Immunity in the Airway Flashcards
Describe the maturation process of naive B cells in the germinal centres
Subcapsular sinus (SNS) macrophages present whole antigens to naive follicular B cells.
Antigen-specific B cells get activate.
B cell goes through somatic hypermutation (SHM) to express different versions of its antibody in the dark zone
The cells are apoptotic and rely on survival signalling from follicular dendritic cells and Tfh cells.
They present their antibodies to the fDC and Tfh - if low affinity or autoreactive, they go through apoptosis.
If high affinity, they recieve survival signals.
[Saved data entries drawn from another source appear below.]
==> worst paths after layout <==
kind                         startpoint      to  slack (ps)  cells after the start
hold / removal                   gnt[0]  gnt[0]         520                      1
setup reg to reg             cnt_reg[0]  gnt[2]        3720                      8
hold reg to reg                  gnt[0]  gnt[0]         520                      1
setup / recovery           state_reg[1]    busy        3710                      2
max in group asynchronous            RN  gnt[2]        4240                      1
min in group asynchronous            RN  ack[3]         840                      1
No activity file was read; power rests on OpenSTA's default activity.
File: config.mk
export PLATFORM = sky130hd
export DESIGN_NAME = vector_ram_gather
export DESIGN_NICKNAME = d
export VERILOG_FILES = /design/src/rtl/vector_ram_gather.sv
export SDC_FILE = /design/constraint.sdc
export NUM_CORES = 1
export LEC_CHECK = 0
export ABC_AREA = 1
export ABC_CLOCK_PERIOD_IN_PS = 13400
export BUFFER_PORTS_ARGS = -buffer_cell sky130_fd_sc_hd__clkbuf_2
export CORE_AREA = 4 4 276 278
export CTS_CLUSTER_DIAMETER = 120
export DETAILED_ROUTE_END_ITERATION = 10
export DIE_AREA = 0 0 280 282
export PLACE_DENSITY_LB_ADDON = 0.2
export SYNTH_ARGS = -nofsm -noshare
export SYNTH_HDL_FRONTEND = slang
export SYNTH_SLANG_ARGS = --single-unit
File: constraint.sdc
create_clock -name clk -period 13.4 [get_ports clk]
set_input_delay 2.68 -clock clk [delete_from_list [all_inputs] [get_ports clk]]
set_output_delay 2.68 -clock clk [all_outputs]
set_load 0.02 [all_outputs]
File: src/rtl/vector_ram_gather.sv
// SpMV gather front-end: fills the vector RAM with a dense x vector, then turns
// column-index beats into credit-bounded RAM reads and returns the values in order.
module vector_ram_gather #(
  parameter int PARALLELISM     = 4,
  parameter int DATA_WIDTH      = 32,
  parameter int ADDR_WIDTH      = 16,
  parameter int VECTOR_LENGTH   = 32,
  parameter int MAX_OUTSTANDING = 4
) (
  input  logic                                   clk,
  input  logic                                   rst,
  input  logic                                   start,
  output logic                                   busy,
  output logic                                   done,
  input  logic                                   fill_valid,
  output logic                                   fill_ready,
  input  logic [PARALLELISM-1:0][DATA_WIDTH-1:0] fill_data,
  input  logic                                   idx_valid,
  output logic                                   idx_ready,
  input  logic [PARALLELISM-1:0][ADDR_WIDTH-1:0] idx_data,
  input  logic                                   idx_last,
  output logic                                   out_valid,
  input  logic                                   out_ready,
  output logic [PARALLELISM-1:0][DATA_WIDTH-1:0] out_data,
  output logic                                   out_last,
  output logic                                   ram_wvalid,
  input  logic                                   ram_wready,
  output logic [PARALLELISM-1:0][ADDR_WIDTH-1:0] ram_waddr,
  output logic [PARALLELISM-1:0][DATA_WIDTH-1:0] ram_wdata,
  output logic                                   ram_arvalid,
  input  logic                                   ram_arready,
  output logic [PARALLELISM-1:0][ADDR_WIDTH-1:0] ram_araddr,
  input  logic                                   ram_rvalid,
  output logic                                   ram_rready,
  input  logic [PARALLELISM-1:0][DATA_WIDTH-1:0] ram_rdata
);
  // state  | meaning
  // IDLE   | waiting for start; stray read responses are sunk
  // FILL   | writing dense x beats to sequential RAM addresses
  // GATHER | issuing index beats as reads, bounded by credits
  // DRAIN  | final index issued; waiting for the out_last beat to leave
  // DONE   | one-cycle done pulse
  typedef enum logic [2:0] {S_IDLE, S_FILL, S_GATHER, S_DRAIN, S_DONE} state_t;

  localparam int CW = $clog2(MAX_OUTSTANDING + 1);
  localparam int PW = (MAX_OUTSTANDING > 1) ? $clog2(MAX_OUTSTANDING) : 1;
  localparam logic [CW-1:0]         CREDITS_MAX = CW'(MAX_OUTSTANDING);
  localparam logic [PW-1:0]         PTR_LAST    = PW'(MAX_OUTSTANDING - 1);
  localparam logic [ADDR_WIDTH-1:0] VL_A        = ADDR_WIDTH'(VECTOR_LENGTH);
  localparam logic [ADDR_WIDTH-1:0] P_A         = ADDR_WIDTH'(PARALLELISM);

  state_t                                 state, state_nxt;
  logic [ADDR_WIDTH-1:0]                  fill_base;
  logic [CW-1:0]                          credits;
  logic [CW-1:0]                          resp_count;
  logic [PW-1:0]                          tag_wptr, resp_wptr, rd_ptr;
  logic [PARALLELISM-1:0]                 tag_mask_mem [MAX_OUTSTANDING];
  logic                                   tag_last_mem [MAX_OUTSTANDING];
  logic [PARALLELISM-1:0][DATA_WIDTH-1:0] resp_mem     [MAX_OUTSTANDING];
  logic [PARALLELISM-1:0]                 oor_mask;
  logic [PARALLELISM-1:0]                 push_mask;
  logic [PARALLELISM-1:0][DATA_WIDTH-1:0] push_data;
  logic fill_hs, can_issue, issue, resp_full, resp_push, release_beat;

  function automatic logic [PW-1:0] ptr_inc(input logic [PW-1:0] p);
    return (p == PTR_LAST) ? '0 : p + PW'(1);
  endfunction

  always_comb begin
    for (int k = 0; k < PARALLELISM; k++) begin
      oor_mask[k]   = (idx_data[k] >= VL_A);
      ram_araddr[k] = oor_mask[k] ? '0 : idx_data[k];
      ram_waddr[k]  = fill_base + ADDR_WIDTH'(k);
    end
  end

  // A zero-latency response belongs to the tag being written this very cycle.
  assign push_mask = (issue && (tag_wptr == resp_wptr)) ? oor_mask : tag_mask_mem[resp_wptr];

  always_comb begin
    for (int k = 0; k < PARALLELISM; k++)
      push_data[k] = push_mask[k] ? '0 : ram_rdata[k];
  end

  assign busy         = (state != S_IDLE);
  assign done         = (state == S_DONE);
  assign ram_wvalid   = (state == S_FILL) && fill_valid;
  assign fill_ready   = (state == S_FILL) && ram_wready;
  assign ram_wdata    = fill_data;
  assign fill_hs      = ram_wvalid && ram_wready;
  assign can_issue    = (state == S_GATHER) && (credits != '0);
  assign ram_arvalid  = can_issue && idx_valid;
  assign idx_ready    = can_issue && ram_arready;
  assign issue        = ram_arvalid && ram_arready;
  assign resp_full    = (resp_count == CREDITS_MAX);
  assign ram_rready   = !resp_full;
  assign resp_push    = ram_rvalid && ram_rready && ((state == S_GATHER) || (state == S_DRAIN));
  assign out_valid    = (resp_count != '0);
  assign out_data     = resp_mem[rd_ptr];
  assign out_last     = out_valid && tag_last_mem[rd_ptr];
  assign release_beat = out_valid && out_ready;

  always_comb begin
    state_nxt = state;
    case (state)
      S_IDLE:   if (start) state_nxt = S_FILL;
      S_FILL:   if (fill_hs && (fill_base + P_A == VL_A)) state_nxt = S_GATHER;
      S_GATHER: if (issue && idx_last) state_nxt = S_DRAIN;
      S_DRAIN:  if (release_beat && out_last) state_nxt = S_DONE;
      S_DONE:   state_nxt = S_IDLE;
      default:  state_nxt = S_IDLE;
    endcase
  end

  always_ff @(posedge clk or posedge rst) begin
    if (rst) begin
      state      <= S_IDLE;
      fill_base  <= '0;
      credits    <= CREDITS_MAX;
      resp_count <= '0;
      tag_wptr   <= '0;
      resp_wptr  <= '0;
      rd_ptr     <= '0;
    end else begin
      state <= state_nxt;
      if ((state == S_IDLE) && start) begin
        fill_base <= '0;
        credits   <= CREDITS_MAX;
      end else begin
        if (fill_hs) fill_base <= fill_base + P_A;
        case ({issue, release_beat})
          2'b10:   credits <= credits - CW'(1);
          2'b01:   credits <= credits + CW'(1);
          default: credits <= credits;
        endcase
      end
      case ({resp_push, release_beat})
        2'b10:   resp_count <= resp_count + CW'(1);
        2'b01:   resp_count <= resp_count - CW'(1);
        default: resp_count <= resp_count;
      endcase
      if (issue)        tag_wptr  <= ptr_inc(tag_wptr);
      if (resp_push)    resp_wptr <= ptr_inc(resp_wptr);
      if (release_beat) rd_ptr    <= ptr_inc(rd_ptr);
    end
  end

  // FIFO storage needs no reset; occupancy is tracked by the pointers above.
  always_ff @(posedge clk) begin
    if (issue) begin
      tag_mask_mem[tag_wptr] <= oor_mask;
      tag_last_mem[tag_wptr] <= idx_last;
    end
    if (resp_push) resp_mem[resp_wptr] <= push_data;
  end

endmodule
They leave the germinal centre and differentiate into Plasma cell or memory IgM+ and IgG+ cells
What natibody is found in mucosa and how does it get there?
IgA
Transcytosis of IgA: IgA dimer (with J chain) binds to IgA receptor on epithelial cell
Endocytosed into endosome
Exocytosed with secretory component(allows resistance against enzymes)
Diversity in B cells is acheived by gene recombination/somatic hypermaturation. What regulates this process and how does it work?
Needs activation by cytidine deaminase (AID/Aicda)
Mechanism: switches cytosine into thymine (C -> U -> T)
Explain what Tissue Resident Memory is and how it affects immunity
T cells which reside in tissues without recirculating.